__INFORMATION PROVIDED__.

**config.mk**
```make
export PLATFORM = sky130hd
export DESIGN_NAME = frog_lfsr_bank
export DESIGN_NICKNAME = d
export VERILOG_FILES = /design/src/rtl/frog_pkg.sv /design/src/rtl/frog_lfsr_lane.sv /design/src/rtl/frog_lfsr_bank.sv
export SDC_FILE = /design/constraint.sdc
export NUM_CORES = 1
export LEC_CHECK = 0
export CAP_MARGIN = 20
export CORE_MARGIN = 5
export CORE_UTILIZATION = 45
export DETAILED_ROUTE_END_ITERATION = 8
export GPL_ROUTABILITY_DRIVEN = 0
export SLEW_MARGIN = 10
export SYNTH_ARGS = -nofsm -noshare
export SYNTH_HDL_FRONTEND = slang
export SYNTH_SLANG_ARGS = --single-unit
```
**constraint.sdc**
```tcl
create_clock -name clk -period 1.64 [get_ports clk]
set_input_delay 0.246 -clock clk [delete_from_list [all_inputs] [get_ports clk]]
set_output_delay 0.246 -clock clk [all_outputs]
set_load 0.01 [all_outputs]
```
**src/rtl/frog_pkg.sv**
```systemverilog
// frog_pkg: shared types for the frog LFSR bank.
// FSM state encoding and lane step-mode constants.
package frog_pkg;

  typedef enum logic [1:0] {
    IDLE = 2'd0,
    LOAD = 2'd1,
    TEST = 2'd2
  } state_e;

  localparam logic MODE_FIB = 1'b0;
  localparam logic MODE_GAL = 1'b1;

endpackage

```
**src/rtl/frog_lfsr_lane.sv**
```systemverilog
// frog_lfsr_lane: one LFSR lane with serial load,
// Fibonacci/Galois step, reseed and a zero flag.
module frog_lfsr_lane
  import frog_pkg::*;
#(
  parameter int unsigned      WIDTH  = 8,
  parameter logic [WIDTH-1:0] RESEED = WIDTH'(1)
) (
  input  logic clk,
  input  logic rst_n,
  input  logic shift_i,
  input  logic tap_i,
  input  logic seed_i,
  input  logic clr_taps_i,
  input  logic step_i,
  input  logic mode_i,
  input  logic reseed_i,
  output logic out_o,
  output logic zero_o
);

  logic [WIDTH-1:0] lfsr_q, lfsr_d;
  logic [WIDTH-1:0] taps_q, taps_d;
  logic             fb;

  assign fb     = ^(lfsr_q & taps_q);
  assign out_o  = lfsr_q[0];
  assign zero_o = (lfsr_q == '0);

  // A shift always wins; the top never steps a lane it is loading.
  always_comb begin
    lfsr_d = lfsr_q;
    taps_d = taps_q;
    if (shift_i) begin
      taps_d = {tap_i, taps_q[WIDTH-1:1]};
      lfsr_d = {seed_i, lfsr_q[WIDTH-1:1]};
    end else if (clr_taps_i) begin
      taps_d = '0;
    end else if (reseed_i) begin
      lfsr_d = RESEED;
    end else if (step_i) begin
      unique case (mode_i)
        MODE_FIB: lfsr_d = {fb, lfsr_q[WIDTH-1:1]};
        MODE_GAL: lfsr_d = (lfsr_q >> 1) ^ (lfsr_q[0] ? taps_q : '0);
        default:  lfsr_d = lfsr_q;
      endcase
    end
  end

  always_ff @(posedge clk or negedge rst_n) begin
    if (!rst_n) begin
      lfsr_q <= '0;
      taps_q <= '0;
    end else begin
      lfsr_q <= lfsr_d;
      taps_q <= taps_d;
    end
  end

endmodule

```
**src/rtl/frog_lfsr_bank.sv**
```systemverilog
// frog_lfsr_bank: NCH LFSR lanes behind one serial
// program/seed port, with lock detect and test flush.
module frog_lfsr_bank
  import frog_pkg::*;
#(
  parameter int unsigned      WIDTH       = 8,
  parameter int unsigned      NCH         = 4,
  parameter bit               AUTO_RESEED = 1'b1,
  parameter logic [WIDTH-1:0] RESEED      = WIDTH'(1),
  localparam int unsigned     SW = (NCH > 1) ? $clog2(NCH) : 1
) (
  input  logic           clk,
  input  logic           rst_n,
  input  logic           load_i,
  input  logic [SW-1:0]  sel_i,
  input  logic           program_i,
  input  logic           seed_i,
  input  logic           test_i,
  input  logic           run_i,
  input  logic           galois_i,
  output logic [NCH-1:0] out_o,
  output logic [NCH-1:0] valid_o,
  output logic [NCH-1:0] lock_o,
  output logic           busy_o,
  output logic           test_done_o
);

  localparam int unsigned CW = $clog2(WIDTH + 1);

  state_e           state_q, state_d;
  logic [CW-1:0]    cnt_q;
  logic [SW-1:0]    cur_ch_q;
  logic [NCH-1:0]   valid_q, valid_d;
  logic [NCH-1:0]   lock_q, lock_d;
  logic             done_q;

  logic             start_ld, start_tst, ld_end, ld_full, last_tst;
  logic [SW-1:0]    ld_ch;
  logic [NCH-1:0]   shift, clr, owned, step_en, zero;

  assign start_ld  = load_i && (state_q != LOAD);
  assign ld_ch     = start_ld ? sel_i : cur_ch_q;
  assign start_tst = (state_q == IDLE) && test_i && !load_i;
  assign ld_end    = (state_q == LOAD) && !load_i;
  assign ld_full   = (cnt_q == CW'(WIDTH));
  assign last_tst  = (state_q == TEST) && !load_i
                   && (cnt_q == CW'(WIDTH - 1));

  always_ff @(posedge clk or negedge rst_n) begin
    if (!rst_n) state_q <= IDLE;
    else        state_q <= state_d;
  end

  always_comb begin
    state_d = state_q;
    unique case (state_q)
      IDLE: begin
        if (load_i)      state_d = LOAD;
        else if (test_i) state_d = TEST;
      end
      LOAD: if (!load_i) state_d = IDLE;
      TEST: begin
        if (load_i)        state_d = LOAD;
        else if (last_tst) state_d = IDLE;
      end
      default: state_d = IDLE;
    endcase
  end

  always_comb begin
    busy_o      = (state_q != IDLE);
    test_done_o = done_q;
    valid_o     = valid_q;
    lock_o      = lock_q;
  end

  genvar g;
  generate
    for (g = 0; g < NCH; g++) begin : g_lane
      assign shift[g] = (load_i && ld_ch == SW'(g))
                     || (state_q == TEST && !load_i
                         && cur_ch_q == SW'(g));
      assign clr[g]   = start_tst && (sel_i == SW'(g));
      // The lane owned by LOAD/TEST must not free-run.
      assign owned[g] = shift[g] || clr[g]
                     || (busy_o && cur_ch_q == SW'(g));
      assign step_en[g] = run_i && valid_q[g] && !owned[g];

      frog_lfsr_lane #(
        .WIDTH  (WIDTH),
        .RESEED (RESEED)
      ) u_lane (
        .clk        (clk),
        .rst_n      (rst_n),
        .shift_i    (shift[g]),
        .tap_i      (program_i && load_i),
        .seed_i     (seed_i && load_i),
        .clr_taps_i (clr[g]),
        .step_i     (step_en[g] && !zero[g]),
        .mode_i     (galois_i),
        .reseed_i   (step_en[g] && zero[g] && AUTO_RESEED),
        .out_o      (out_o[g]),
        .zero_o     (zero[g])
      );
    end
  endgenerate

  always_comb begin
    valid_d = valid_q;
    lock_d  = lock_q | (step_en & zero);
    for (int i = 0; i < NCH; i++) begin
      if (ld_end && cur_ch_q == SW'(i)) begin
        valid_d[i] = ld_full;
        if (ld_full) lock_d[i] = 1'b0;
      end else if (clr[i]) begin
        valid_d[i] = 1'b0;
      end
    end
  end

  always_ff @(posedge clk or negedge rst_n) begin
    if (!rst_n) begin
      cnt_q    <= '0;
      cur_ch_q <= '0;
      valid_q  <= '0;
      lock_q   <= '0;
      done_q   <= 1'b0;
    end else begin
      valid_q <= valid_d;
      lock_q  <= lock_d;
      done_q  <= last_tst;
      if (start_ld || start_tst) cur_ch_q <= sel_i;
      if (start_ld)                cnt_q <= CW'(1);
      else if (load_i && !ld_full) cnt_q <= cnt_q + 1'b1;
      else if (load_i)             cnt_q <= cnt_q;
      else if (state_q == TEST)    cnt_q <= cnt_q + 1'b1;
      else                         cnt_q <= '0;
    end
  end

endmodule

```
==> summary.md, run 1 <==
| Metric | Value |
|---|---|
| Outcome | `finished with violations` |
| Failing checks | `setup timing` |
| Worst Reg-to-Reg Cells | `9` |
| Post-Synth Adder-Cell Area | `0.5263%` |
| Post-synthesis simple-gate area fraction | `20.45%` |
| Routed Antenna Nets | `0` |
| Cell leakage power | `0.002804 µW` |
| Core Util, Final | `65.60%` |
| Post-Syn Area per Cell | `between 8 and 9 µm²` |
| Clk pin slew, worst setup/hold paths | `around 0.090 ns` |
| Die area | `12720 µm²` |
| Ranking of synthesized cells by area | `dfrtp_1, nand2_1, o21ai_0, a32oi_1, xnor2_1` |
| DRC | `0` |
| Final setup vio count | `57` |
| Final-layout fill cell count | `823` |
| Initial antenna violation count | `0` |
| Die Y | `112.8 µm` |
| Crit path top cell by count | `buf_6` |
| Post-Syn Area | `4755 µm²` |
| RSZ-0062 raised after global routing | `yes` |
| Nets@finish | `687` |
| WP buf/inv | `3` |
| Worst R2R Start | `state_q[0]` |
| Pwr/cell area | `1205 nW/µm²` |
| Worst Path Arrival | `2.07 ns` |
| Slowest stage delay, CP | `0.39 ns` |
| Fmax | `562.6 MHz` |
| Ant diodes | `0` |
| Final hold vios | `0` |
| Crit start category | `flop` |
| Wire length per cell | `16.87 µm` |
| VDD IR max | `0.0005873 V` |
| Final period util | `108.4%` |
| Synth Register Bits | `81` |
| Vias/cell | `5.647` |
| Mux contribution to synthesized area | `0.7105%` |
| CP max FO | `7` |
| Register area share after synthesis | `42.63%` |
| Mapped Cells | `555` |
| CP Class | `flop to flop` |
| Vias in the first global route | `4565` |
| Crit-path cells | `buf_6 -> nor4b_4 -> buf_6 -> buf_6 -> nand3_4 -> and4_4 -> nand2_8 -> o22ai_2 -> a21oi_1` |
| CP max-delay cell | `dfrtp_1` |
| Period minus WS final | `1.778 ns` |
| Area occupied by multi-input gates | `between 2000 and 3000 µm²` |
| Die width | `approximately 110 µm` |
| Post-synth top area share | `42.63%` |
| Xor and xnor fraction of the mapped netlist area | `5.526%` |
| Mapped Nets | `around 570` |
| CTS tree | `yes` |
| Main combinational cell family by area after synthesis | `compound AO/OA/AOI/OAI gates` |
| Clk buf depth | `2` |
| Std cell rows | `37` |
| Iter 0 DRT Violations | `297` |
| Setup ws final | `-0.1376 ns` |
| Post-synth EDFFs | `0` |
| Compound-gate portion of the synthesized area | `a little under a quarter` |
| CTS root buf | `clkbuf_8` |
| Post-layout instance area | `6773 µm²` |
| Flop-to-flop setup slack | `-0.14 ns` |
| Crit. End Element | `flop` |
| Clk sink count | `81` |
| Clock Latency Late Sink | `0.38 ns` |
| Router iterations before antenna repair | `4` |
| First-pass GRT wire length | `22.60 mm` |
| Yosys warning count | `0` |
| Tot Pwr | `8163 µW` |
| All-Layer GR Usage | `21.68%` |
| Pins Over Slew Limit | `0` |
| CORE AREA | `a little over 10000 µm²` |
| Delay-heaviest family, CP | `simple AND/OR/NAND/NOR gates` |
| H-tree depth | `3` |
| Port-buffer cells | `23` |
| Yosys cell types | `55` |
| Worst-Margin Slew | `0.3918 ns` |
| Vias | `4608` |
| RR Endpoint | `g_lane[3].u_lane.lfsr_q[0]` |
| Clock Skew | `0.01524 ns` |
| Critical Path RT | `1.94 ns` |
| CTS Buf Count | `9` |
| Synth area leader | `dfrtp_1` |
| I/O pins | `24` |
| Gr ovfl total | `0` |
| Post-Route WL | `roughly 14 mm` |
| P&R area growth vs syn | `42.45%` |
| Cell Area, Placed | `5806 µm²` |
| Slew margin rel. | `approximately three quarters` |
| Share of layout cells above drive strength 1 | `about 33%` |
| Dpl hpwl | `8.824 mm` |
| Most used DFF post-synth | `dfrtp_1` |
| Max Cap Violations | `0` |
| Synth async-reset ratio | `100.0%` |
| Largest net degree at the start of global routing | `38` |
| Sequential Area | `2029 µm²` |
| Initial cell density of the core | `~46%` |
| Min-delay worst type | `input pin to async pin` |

__TO DO__. All that is needed is a number: how many lines in the data above contain the string "with".

__TASK ANSWER__. 3